迪亞斯要塞。
李威斯似乎一直在做夢,夢到無數青面獠牙的惡魔鋪天蓋地而來,彷彿一張猩紅的大嘴接天連地,夢到一隊隊的藍蠍騎士被猩紅的大嘴吞噬,天地在大嘴中顫抖,鋒利的牙齒沾滿了破破爛爛的鎧甲和騎士的斷肢,牙齒間連接的猙獰的蛛網充斥著刺眼的血水。
「嗚嗚!」似乎風在呼嘯。
李威斯費力地睜開雙眼,立即感到一陣劇烈的灼痛,他用手遮在眉前,擋住刺眼的陽光,飢俄感和渾身的麻痹感隨之而來。
沒有戰馬嘶鳴聲,沒有金鐵撞擊聲,沒有惡魔和騎士的呼嚎,李威斯慢慢揉著眼睛,漸漸回憶起暈倒前的事情。當時他率領剩餘的藍蠍騎士和數萬惡魔在迪亞斯要塞下決戰,當藍蠍騎士傷亡過大半,惡魔向撲來時他忽然暈倒,從戰馬上摔下,他似乎感覺到身後有刺針般的痛感。
想起來了,全想起來了!李威斯猛地坐了起來,費力地打量著四周。他躺在一個大土坑裡,頭頂有幾十支騎士重槍交錯擺放,擋住了坑口,覆蓋在上面的戰馬死屍已經開始腐爛,發出陣陣惡臭,滴滴答答地流著黃水。他不由乾嘔起來,低頭時發現身邊丟著兩隻滿是灰塵的水囊,身下還壓著一面藍蠍騎士團的戰旗。他抓起水袋狂飲了一陣,水喝下去,眼淚卻涌了上來。一定是他的屬下和魔法師商量妥當,趁他不備用麻痹魔法偷襲了他,把他藏在土坑裡,避過了惡魔的殺戮。

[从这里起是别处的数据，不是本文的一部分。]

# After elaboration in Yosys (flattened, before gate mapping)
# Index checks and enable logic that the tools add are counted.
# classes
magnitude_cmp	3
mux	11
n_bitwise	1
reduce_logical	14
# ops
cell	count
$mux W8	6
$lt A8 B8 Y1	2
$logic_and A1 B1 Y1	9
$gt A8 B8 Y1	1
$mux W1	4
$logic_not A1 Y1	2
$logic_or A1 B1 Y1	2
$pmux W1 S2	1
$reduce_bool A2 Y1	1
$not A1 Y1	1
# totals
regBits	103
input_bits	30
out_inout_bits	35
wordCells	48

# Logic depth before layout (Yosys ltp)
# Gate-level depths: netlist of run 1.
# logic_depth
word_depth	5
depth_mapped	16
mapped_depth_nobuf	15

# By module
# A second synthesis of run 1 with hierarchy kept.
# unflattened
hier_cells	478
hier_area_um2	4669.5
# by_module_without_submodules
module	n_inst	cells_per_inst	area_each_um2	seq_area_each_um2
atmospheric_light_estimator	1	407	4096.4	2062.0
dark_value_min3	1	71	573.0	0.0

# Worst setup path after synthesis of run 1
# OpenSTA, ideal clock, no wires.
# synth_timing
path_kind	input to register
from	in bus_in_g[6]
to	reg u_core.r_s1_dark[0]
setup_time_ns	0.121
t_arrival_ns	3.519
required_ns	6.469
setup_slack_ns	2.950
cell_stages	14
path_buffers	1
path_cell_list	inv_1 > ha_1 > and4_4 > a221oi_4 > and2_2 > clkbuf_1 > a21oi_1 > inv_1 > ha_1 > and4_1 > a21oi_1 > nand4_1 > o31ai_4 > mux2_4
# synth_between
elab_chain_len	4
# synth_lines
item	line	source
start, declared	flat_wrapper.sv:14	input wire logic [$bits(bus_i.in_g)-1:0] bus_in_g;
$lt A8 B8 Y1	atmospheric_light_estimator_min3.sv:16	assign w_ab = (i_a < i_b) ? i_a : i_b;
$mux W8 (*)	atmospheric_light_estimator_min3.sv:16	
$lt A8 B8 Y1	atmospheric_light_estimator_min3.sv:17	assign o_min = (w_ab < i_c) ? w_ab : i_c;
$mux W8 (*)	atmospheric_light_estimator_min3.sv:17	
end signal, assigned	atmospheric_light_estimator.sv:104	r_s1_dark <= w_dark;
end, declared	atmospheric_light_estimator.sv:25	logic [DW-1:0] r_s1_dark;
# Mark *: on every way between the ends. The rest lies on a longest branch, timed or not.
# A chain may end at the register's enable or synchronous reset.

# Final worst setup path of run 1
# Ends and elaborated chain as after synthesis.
[config.mk]
export PLATFORM = sky130hd
export DESIGN_NAME = mem_arbiter
export DESIGN_NICKNAME = d
export VERILOG_FILES = /design/src/rtl/mem_arbiter.sv
export SDC_FILE = /design/constraint.sdc
export NUM_CORES = 1
export LEC_CHECK = 0
export CAP_MARGIN = 10
export CORE_AREA = 2 2 193 195
export CTS_CLUSTER_SIZE = 30
export DETAILED_ROUTE_END_ITERATION = 10
export DIE_AREA = 0 0 195 197
export PLACE_DENSITY = 0.62
export SLEW_MARGIN = 20
export SYNTH_ARGS = -nofsm -noshare
export SYNTH_HDL_FRONTEND = slang
export SYNTH_SLANG_ARGS = --single-unit
[constraint.sdc]
create_clock -name clk -period 1.9 [get_ports clk]
set_input_delay 0.285 -clock clk [delete_from_list [all_inputs] [get_ports clk]]
set_output_delay 0.285 -clock clk [all_outputs]
set_load 0.05 [all_outputs]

李威斯淚眼汪汪地用手摩擦著戰旗,他的屬下想的真夠周到,不僅留下了水囊還在他的身下鋪了戰旗,想來那些熟悉面孔早已經成為了惡魔的腹中食。
三天,還是四天,李威斯記不清了,他活動了下身體,凝神傾聽地面的動靜,過了許久他只聽到呼嘯的風聲和飛沙拍擊城池的聲音,他緩緩站起身,用力甩了甩胳膊,麻痹的感覺像是一層蛇皮在皮膚上慢慢褪去。他輕手輕腳地卸掉了幾支騎士重槍,露出頭警惕地審視了一番。
「嘩啦!」幾十支覆蓋在土坑上的騎士重槍豁然分開,李威斯屏住呼吸跳出了土坑,他的身體剛剛在地面上站穩,人已經驚呆了,夾雜了屍臭的惡風迎面撲來,他彎下腰一陣狂嘔,可是吐了半天除了胃液什麼也沒吐出來,他已經有幾天沒有進食了。
無數藍蠍騎士的屍體和惡魔的死屍交錯在一起,像是斑駁不堪的草地一直向外蔓延,幾桿斜插在地面的藍蠍戰旗褪了顏色,或者被惡魔的利爪撕成一條條的破布,或者被火焰燒得殘缺不全,它們就孤零零地插在那裡,像是荒蕪墳地里的靈幡。李威斯搖搖晃晃地站起身,看到昔日雄偉的迪亞斯要塞在戰火摧殘後變得千瘡百孔,他的心理的恐懼越來越重,當仇恨充盈心頭時他不會對這樣的場面有任何感覺,但是現在,數萬名藍蠍騎士只剩下了他一人,看到這樣悲壯凄涼的場景,哀傷和悲痛像是兩隻巨大的重鎚反覆錘打著他。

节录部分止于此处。